* [DATA SHOWN]
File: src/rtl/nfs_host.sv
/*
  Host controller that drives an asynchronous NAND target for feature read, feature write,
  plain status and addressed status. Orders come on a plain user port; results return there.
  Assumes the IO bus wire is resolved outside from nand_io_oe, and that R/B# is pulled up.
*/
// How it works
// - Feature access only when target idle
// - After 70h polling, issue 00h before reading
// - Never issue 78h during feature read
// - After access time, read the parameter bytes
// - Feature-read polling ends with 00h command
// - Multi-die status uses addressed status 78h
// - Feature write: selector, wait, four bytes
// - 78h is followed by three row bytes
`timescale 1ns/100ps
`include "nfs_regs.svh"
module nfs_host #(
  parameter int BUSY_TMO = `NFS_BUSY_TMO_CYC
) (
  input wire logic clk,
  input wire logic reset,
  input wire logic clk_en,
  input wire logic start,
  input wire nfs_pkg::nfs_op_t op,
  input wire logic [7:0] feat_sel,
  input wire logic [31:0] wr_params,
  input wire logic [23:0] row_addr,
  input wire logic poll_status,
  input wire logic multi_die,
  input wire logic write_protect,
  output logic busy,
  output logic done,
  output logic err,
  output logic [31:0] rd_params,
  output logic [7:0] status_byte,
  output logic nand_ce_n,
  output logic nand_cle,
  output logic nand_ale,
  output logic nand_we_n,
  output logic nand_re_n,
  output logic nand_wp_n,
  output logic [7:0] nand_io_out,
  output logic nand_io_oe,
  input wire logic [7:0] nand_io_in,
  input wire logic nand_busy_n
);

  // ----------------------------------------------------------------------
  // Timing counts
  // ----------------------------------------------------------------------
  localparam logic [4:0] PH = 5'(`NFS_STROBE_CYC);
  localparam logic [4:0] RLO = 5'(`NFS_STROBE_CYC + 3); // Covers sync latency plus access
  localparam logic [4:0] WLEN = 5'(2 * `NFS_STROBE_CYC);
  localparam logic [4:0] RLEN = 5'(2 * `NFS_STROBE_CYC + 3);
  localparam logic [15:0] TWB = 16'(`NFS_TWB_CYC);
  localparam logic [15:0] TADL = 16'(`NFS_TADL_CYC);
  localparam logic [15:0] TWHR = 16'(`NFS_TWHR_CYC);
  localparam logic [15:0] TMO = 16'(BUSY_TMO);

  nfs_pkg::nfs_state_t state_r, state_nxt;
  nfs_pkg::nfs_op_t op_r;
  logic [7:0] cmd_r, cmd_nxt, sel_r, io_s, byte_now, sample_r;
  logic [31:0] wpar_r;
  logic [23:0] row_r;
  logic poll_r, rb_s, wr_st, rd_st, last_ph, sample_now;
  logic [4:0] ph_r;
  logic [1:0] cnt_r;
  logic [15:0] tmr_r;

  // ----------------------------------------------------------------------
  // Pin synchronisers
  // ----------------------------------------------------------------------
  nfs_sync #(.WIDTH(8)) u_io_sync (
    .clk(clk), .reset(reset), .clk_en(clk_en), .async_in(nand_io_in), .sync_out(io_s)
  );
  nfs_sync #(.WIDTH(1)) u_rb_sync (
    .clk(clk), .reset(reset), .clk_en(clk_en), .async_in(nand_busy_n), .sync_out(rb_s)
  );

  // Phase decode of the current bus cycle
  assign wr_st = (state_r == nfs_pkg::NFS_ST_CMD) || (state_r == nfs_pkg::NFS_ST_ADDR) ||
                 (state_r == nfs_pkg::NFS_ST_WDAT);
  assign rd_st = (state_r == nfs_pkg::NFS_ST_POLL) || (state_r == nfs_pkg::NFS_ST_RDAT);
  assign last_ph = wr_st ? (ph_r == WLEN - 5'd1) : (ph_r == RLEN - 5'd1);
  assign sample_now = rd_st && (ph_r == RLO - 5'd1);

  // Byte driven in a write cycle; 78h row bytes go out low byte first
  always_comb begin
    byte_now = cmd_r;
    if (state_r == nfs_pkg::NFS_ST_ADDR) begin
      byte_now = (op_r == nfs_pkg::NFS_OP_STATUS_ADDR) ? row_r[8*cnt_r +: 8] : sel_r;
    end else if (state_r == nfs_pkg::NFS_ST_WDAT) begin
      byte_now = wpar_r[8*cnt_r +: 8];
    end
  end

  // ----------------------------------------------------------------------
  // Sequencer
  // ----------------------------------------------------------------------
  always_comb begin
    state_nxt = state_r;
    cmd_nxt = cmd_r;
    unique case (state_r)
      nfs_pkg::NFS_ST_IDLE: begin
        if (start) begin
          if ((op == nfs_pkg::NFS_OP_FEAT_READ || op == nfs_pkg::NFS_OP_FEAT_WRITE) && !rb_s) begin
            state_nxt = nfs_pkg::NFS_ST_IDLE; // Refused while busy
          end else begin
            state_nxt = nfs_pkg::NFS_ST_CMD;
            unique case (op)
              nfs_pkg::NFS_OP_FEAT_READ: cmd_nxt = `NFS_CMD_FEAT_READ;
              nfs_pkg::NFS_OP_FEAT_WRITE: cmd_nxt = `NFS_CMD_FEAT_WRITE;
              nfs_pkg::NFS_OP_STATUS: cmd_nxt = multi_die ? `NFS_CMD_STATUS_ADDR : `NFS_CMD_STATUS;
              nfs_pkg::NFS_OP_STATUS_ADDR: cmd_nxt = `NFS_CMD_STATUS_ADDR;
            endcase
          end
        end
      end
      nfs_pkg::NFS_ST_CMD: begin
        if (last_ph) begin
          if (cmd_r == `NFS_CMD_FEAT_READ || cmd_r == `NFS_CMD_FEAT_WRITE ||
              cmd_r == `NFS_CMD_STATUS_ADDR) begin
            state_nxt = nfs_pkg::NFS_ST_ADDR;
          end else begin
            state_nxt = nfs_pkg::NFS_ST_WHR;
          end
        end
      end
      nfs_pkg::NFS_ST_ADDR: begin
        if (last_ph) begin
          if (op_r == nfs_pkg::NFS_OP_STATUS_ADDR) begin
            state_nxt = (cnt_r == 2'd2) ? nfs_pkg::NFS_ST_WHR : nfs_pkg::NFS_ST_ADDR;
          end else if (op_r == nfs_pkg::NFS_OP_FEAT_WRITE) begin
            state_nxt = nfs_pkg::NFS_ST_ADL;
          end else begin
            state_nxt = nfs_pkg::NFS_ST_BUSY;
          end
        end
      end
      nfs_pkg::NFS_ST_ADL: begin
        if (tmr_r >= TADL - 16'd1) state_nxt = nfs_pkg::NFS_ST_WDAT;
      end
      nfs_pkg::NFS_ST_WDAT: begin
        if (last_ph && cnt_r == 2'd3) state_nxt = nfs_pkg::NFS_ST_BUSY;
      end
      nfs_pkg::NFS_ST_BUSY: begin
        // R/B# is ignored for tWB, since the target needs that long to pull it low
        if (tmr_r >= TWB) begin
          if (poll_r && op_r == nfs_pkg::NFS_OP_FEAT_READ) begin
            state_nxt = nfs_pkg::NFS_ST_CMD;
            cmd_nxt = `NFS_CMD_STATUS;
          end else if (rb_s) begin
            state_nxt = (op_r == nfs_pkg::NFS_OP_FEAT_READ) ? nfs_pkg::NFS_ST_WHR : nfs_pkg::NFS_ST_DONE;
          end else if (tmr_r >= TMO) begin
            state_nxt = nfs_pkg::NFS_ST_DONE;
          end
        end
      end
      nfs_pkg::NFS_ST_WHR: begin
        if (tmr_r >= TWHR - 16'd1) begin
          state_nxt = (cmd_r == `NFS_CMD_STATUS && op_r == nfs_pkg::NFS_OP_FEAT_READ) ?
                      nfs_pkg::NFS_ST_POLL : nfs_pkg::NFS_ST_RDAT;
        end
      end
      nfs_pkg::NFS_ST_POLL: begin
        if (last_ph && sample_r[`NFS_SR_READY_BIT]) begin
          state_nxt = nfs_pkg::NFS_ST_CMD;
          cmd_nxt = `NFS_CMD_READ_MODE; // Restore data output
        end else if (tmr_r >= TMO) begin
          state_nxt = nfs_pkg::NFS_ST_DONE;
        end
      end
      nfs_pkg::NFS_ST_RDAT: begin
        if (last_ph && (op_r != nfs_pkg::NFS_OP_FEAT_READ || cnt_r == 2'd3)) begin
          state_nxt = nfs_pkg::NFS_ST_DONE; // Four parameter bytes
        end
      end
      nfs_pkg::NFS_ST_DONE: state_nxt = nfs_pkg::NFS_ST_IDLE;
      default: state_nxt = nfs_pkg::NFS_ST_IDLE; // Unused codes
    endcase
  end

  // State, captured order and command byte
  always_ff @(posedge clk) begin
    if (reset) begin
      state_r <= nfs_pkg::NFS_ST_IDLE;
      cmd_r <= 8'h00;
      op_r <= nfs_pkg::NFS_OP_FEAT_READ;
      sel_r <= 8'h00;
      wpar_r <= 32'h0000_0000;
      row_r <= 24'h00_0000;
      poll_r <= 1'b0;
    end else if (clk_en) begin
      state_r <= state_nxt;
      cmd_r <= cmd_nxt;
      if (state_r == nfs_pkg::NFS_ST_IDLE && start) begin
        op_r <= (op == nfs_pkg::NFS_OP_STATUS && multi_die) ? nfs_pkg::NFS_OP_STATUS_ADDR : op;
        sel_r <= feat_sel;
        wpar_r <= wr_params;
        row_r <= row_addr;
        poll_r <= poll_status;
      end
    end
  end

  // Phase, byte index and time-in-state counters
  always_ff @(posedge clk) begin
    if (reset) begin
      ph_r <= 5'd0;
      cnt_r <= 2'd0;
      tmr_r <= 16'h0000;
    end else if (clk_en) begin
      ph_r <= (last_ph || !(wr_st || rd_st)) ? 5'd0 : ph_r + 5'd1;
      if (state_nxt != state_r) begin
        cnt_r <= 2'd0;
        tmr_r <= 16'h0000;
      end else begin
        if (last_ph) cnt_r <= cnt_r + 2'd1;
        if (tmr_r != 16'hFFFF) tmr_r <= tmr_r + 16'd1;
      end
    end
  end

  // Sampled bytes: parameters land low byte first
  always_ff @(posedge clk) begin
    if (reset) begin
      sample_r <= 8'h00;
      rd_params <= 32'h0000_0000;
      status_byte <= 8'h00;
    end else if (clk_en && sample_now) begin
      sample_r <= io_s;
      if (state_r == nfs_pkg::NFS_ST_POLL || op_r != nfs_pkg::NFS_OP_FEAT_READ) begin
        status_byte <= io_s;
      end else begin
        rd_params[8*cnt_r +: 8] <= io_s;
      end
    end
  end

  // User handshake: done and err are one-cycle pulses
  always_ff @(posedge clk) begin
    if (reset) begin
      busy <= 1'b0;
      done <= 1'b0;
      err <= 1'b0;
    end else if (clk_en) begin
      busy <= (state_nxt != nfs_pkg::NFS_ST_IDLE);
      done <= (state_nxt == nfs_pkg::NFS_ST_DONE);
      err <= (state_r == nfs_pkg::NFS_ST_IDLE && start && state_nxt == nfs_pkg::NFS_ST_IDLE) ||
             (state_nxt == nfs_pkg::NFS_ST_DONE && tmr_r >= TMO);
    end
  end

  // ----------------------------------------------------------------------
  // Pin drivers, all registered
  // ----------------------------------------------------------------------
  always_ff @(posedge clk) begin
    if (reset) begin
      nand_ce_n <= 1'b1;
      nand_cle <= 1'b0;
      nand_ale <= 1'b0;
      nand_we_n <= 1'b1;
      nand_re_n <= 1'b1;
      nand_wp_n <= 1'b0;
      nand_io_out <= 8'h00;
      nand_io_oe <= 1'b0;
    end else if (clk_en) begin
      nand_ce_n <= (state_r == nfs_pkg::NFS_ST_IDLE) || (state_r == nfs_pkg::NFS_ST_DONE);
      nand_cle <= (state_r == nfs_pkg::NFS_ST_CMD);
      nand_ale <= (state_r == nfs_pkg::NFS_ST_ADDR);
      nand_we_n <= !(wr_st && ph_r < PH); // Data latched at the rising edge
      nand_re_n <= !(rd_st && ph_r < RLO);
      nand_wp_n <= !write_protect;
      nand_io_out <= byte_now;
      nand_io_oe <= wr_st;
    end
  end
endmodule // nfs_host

* [YOUR INSTRUCTIONS] Give back the records word for word. Start at the first line, end at the line containing "when target idle", and include both.

* [WRITTEN ANSWER]
File: src/rtl/nfs_host.sv
/*
  Host controller that drives an asynchronous NAND target for feature read, feature write,
  plain status and addressed status. Orders come on a plain user port; results return there.
  Assumes the IO bus wire is resolved outside from nand_io_oe, and that R/B# is pulled up.
*/
// How it works
// - Feature access only when target idle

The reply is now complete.